La modificación en el gabinete también incluye la llegada de Santiago Viola como secretario de Justicia, en lugar de Sebastián Amerio. Con este movimiento, la administración nacional busca ordenar el funcionamiento interno de la cartera y fortalecer su influencia en los procesos de selección de magistrados.
Los desafíos inmediatos de la nueva gestión
Uno de los principales objetivos del nuevo ministro de Justicia será impulsar más de 150 pliegos destinados a cubrir vacantes en la Justicia federal y nacional, donde actualmente cerca del 40% de los cargos permanecen sin titular.
La estrategia oficial apunta a avanzar prioritariamente en juzgados y tribunales inferiores, dejando fuera de esta etapa los cargos que requieren mayorías especiales en el Senado, como los integrantes de la Corte Suprema o el Procurador General.
En ese marco, se prevé un primer envío de alrededor de 50 ternas, mientras continúan en trámite concursos relevantes en el Consejo de la Magistratura, incluidos juzgados federales de Comodoro Py considerados de alta sensibilidad institucional.
Perfil y trayectoria
El nuevo ministro de Justicia se desempeñaba desde 2019 como titular del Ministerio Público Fiscal de la Ciudad de Buenos Aires. Además, preside la Asociación Internacional de Fiscales desde 2022 y tuvo participación en el Consejo de la Magistratura durante la gestión presidencial de Mauricio Macri.
Su trayectoria está vinculada históricamente al ámbito judicial. Integra una familia con fuerte presencia en tribunales federales y organismos institucionales, lo que refuerza su perfil técnico dentro del área.
Reordenamiento político
La designación responde a un proceso que se venía gestando desde hace meses, en un contexto de desgaste de la gestión saliente. El recambio también consolida la influencia del círculo político más cercano al Presidente en los asuntos judiciales y partidarios.

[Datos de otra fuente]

### src/rtl/m_axis_cq_filter.sv
// rtl/m_axis_cq_filter.sv - CQ request filter: forwards memory requests, drops the rest, FIFO-buffered
//
// Purpose: classifies each legacy-format request TLP on its first beat.
//   Memory read/write TLPs are pushed into a small FIFO. All other TLPs are
//   accepted and discarded, and a saturating counter records them.
// Ports:
//   user_clk, user_reset          clock, async active-high reset
//   s_axis_t*                     request stream from the CQ adapter
//                                 (tready is 4 identical bits)
//   m_axis_t*                     filtered stream toward the depacketizer
//   drop_count, drop_pulse        dropped-TLP counter (saturating) and per-TLP pulse
module m_axis_cq_filter #(
  parameter int DATA_WIDTH = 256,
  parameter int KEEP_WIDTH = DATA_WIDTH / 8,
  parameter int DEPTH      = 4
) (
  input  logic                  user_clk,
  input  logic                  user_reset,
  input  logic [DATA_WIDTH-1:0] s_axis_tdata,
  input  logic [KEEP_WIDTH-1:0] s_axis_tkeep,
  input  logic                  s_axis_tlast,
  input  logic [84:0]           s_axis_tuser,
  input  logic                  s_axis_tvalid,
  output logic [3:0]            s_axis_tready,
  output logic [DATA_WIDTH-1:0] m_axis_tdata,
  output logic [KEEP_WIDTH-1:0] m_axis_tkeep,
  output logic                  m_axis_tlast,
  output logic [84:0]           m_axis_tuser,
  output logic                  m_axis_tvalid,
  input  logic                  m_axis_tready,
  output logic [15:0]           drop_count,
  output logic                  drop_pulse
);

  localparam int AW = $clog2(DEPTH);

  typedef enum logic [1:0] {ST_SOP, ST_PASS, ST_DROP} state_t;

  state_t          state;
  logic [AW:0]     wr_ptr;
  logic [AW:0]     rd_ptr;
  logic [AW:0]     occupancy;
  logic            full;
  logic            empty;
  logic            in_xfer;
  logic            out_xfer;
  logic            is_pass;
  logic            push;

  logic [DATA_WIDTH-1:0] mem_data [DEPTH];
  logic [KEEP_WIDTH-1:0] mem_keep [DEPTH];
  logic                  mem_last [DEPTH];
  logic [84:0]           mem_user [DEPTH];

  // Pointers carry one extra wrap bit so full and empty are distinguishable.
  assign occupancy = wr_ptr - rd_ptr;
  assign full      = (occupancy == (AW+1)'(DEPTH));
  assign empty     = (wr_ptr == rd_ptr);

  // While discarding, the FIFO is not touched, so backpressure is never needed.
  assign s_axis_tready = (state == ST_DROP) ? 4'hF : {4{~full}};

  assign in_xfer  = s_axis_tvalid & s_axis_tready[0];
  assign out_xfer = m_axis_tvalid & m_axis_tready;

  // Memory read/write: type 0 with a 3/4-DW, with/without-data format (fmt[2] clear).
  assign is_pass = (s_axis_tdata[28:24] == 5'b00000) && (s_axis_tdata[31] == 1'b0);

  assign push = in_xfer & (((state == ST_SOP) & is_pass) | (state == ST_PASS));

  assign m_axis_tvalid = ~empty;
  assign m_axis_tdata  = mem_data[rd_ptr[AW-1:0]];
  assign m_axis_tkeep  = mem_keep[rd_ptr[AW-1:0]];
  assign m_axis_tlast  = mem_last[rd_ptr[AW-1:0]];
  assign m_axis_tuser  = mem_user[rd_ptr[AW-1:0]];

  // FIFO storage needs no reset; validity is tracked by the pointers.
  always_ff @(posedge user_clk) begin
    if (push) begin
      mem_data[wr_ptr[AW-1:0]] <= s_axis_tdata;
      mem_keep[wr_ptr[AW-1:0]] <= s_axis_tkeep;
      mem_last[wr_ptr[AW-1:0]] <= s_axis_tlast;
      mem_user[wr_ptr[AW-1:0]] <= s_axis_tuser;
    end
  end

  always_ff @(posedge user_clk or posedge user_reset) begin
    if (user_reset) begin
      state      <= ST_SOP;
      wr_ptr     <= '0;
      rd_ptr     <= '0;
      drop_count <= 16'h0000;
      drop_pulse <= 1'b0;
    end else begin
      drop_pulse <= 1'b0;
      if (push)     wr_ptr <= wr_ptr + 1'b1;
      if (out_xfer) rd_ptr <= rd_ptr + 1'b1;
      if (in_xfer) begin
        case (state)
          ST_SOP: begin
            if (is_pass) begin
              state <= s_axis_tlast ? ST_SOP : ST_PASS;
            end else begin
              drop_pulse <= 1'b1;
              if (drop_count != 16'hFFFF) drop_count <= drop_count + 16'd1;
              state <= s_axis_tlast ? ST_SOP : ST_DROP;
            end
          end
          ST_PASS: if (s_axis_tlast) state <= ST_SOP;
          ST_DROP: if (s_axis_tlast) state <= ST_SOP;
          default: state <= ST_SOP;
        endcase
      end
    end
  end

endmodule
File: config.mk
export PLATFORM = sky130hd
export DESIGN_NAME = pps_lock_supervisor
export DESIGN_NICKNAME = d
export VERILOG_FILES = /design/src/rtl/pps_lock_supervisor.sv
export SDC_FILE = /design/constraint.sdc
export NUM_CORES = 1
export LEC_CHECK = 0
export ABC_AREA = 1
export BUFFER_PORTS_ARGS = -buffer_cell sky130_fd_sc_hd__clkbuf_2
export CAP_MARGIN = 15
export CORE_MARGIN = 2
export CORE_UTILIZATION = 40
export DETAILED_ROUTE_END_ITERATION = 8
export SLEW_MARGIN = 0
export SYNTH_ARGS = -nofsm -noshare
export SYNTH_HDL_FRONTEND = slang
export SYNTH_SLANG_ARGS = --single-unit
File: constraint.sdc
create_clock -name clk_sys_i -period 8.5 [get_ports clk_sys_i]
set_clock_uncertainty 0.1 [all_clocks]
set_input_delay 1.7 -clock clk_sys_i [delete_from_list [all_inputs] [get_ports clk_sys_i]]
set_output_delay 1.7 -clock clk_sys_i [all_outputs]
set_load 0.005 [all_outputs]
File: src/rtl/pps_lock_supervisor.sv
// PPS lock supervisor: measures the White Rabbit PPS period, tracks lock, and
// flywheels a synthetic PPS for a bounded number of seconds after the reference is lost.
module pps_lock_supervisor #(
  parameter int unsigned EXPECTED_CYCLES = 62500000,
  parameter int unsigned TOLERANCE       = 2,
  parameter int unsigned LOCK_COUNT      = 4,
  parameter int unsigned HOLDOVER_MAX    = 10
) (
  input  logic        clk_sys_i,
  input  logic        reset_i,
  input  logic        pps_i,
  input  logic        clear_i,
  output logic        pps_o,
  output logic [1:0]  state_o,
  output logic        locked_o,
  output logic [31:0] period_o,
  output logic        period_valid_o,
  output logic [15:0] err_count_o,
  output logic [31:0] sec_count_o
);

  typedef enum logic [1:0] {
    IDLE     = 2'd0,
    ACQUIRE  = 2'd1,
    LOCKED   = 2'd2,
    HOLDOVER = 2'd3
  } state_t;

  localparam logic [31:0] EXP    = 32'(EXPECTED_CYCLES);
  localparam logic [31:0] LO     = 32'(EXPECTED_CYCLES - TOLERANCE);
  localparam logic [31:0] HI     = 32'(EXPECTED_CYCLES + TOLERANCE);
  localparam logic [31:0] TMO    = 32'(EXPECTED_CYCLES + TOLERANCE + 1);
  localparam logic [31:0] TOL    = 32'(TOLERANCE);
  localparam logic [15:0] LOCK_N = 16'(LOCK_COUNT);
  localparam logic [15:0] HO_N   = 16'(HOLDOVER_MAX);

  state_t      state, state_n;
  logic        pps_d;
  logic [31:0] cnt, ph;
  logic [15:0] good_cnt, ho_cnt;

  logic pps_edge, timeout, wrap, good, aligned;
  logic measure, good_inc, good_clr, ho_inc, ho_clr, err_inc, emit_wrap, pulse;

  assign pps_edge = pps_i & ~pps_d;
  assign timeout  = ~pps_edge && (cnt == TMO);
  assign wrap     = (ph == EXP);
  assign good     = (cnt >= LO) && (cnt <= HI);
  assign aligned  = (ph <= TOL) || (ph >= LO);
  assign pulse    = pps_edge | emit_wrap;
  assign state_o  = state;

  always_ff @(posedge clk_sys_i or posedge reset_i) begin
    if (reset_i) state <= IDLE;
    else         state <= state_n;
  end

  always_comb begin
    state_n   = state;
    measure   = 1'b0;
    good_inc  = 1'b0;
    good_clr  = 1'b0;
    ho_inc    = 1'b0;
    ho_clr    = 1'b0;
    err_inc   = 1'b0;
    emit_wrap = 1'b0;
    case (state)
      IDLE: begin
        if (pps_edge) begin
          state_n  = ACQUIRE;
          good_clr = 1'b1;
        end
      end
      ACQUIRE: begin
        if (pps_edge) begin
          measure = 1'b1;
          if (good) begin
            good_inc = 1'b1;
            if (good_cnt + 16'd1 >= LOCK_N) state_n = LOCKED;
          end else begin
            good_clr = 1'b1;
          end
        end else if (timeout) begin
          state_n = IDLE;
        end
      end
      LOCKED: begin
        if (pps_edge) begin
          measure = 1'b1;
          if (!good) begin
            state_n  = ACQUIRE;
            good_clr = 1'b1;
            err_inc  = 1'b1;
          end
        end else if (timeout) begin
          state_n = HOLDOVER;
          ho_clr  = 1'b1;
          err_inc = 1'b1;
        end
      end
      HOLDOVER: begin
        // A returning edge is judged by phase against the flywheel, not by period.
        if (pps_edge) begin
          measure = 1'b1;
          if (aligned) begin
            state_n = LOCKED;
          end else begin
            state_n  = ACQUIRE;
            good_clr = 1'b1;
          end
        end else if (wrap) begin
          emit_wrap = 1'b1;
          ho_inc    = 1'b1;
          if (ho_cnt + 16'd1 >= HO_N) begin
            state_n = IDLE;
            err_inc = 1'b1;
          end
        end
      end
      default: state_n = IDLE;
    endcase
  end

  always_ff @(posedge clk_sys_i or posedge reset_i) begin
    if (reset_i) begin
      pps_d          <= 1'b1;  // a level already high at release is not an edge
      cnt            <= '0;
      ph             <= '0;
      good_cnt       <= '0;
      ho_cnt         <= '0;
      pps_o          <= 1'b0;
      locked_o       <= 1'b0;
      period_o       <= '0;
      period_valid_o <= 1'b0;
      err_count_o    <= '0;
      sec_count_o    <= '0;
    end else begin
      pps_d <= pps_i;

      if (pps_edge)        cnt <= 32'd1;
      else if (cnt != '1)  cnt <= cnt + 32'd1;

      if (pps_edge || wrap) ph <= 32'd1;
      else                  ph <= ph + 32'd1;

      if (good_clr)      good_cnt <= '0;
      else if (good_inc) good_cnt <= good_cnt + 16'd1;

      if (ho_clr)      ho_cnt <= '0;
      else if (ho_inc) ho_cnt <= ho_cnt + 16'd1;

      period_valid_o <= measure;
      if (measure) period_o <= cnt;

      pps_o    <= pulse;
      locked_o <= (state_n == LOCKED);

      if (clear_i)                         err_count_o <= '0;
      else if (err_inc && err_count_o != '1) err_count_o <= err_count_o + 16'd1;

      if (clear_i)    sec_count_o <= '0;
      else if (pulse) sec_count_o <= sec_count_o + 32'd1;
    end
  end

endmodule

De cara a un año preelectoral, el oficialismo considera prioritaria la cobertura de vacantes en instancias clave, especialmente aquellas que tienen impacto directo en procesos penales y decisiones de alto perfil institucional.
La intención es avanzar de manera gradual en las negociaciones legislativas, enfocándose en cargos estratégicos y en acuerdos con sectores provinciales interesados en determinadas designaciones.
Nueva etapa en la política judicial
Con la llegada del nuevo ministro de Justicia, el Gobierno busca imprimir mayor dinamismo a la política de nombramientos y fortalecer la seguridad jurídica como eje de gestión.
La discusión por la integración de la Justicia federal se perfila así como uno de los capítulos centrales de la agenda institucional en los próximos meses, en un escenario atravesado por negociaciones parlamentarias y definiciones estratégicas rumbo al próximo calendario electoral.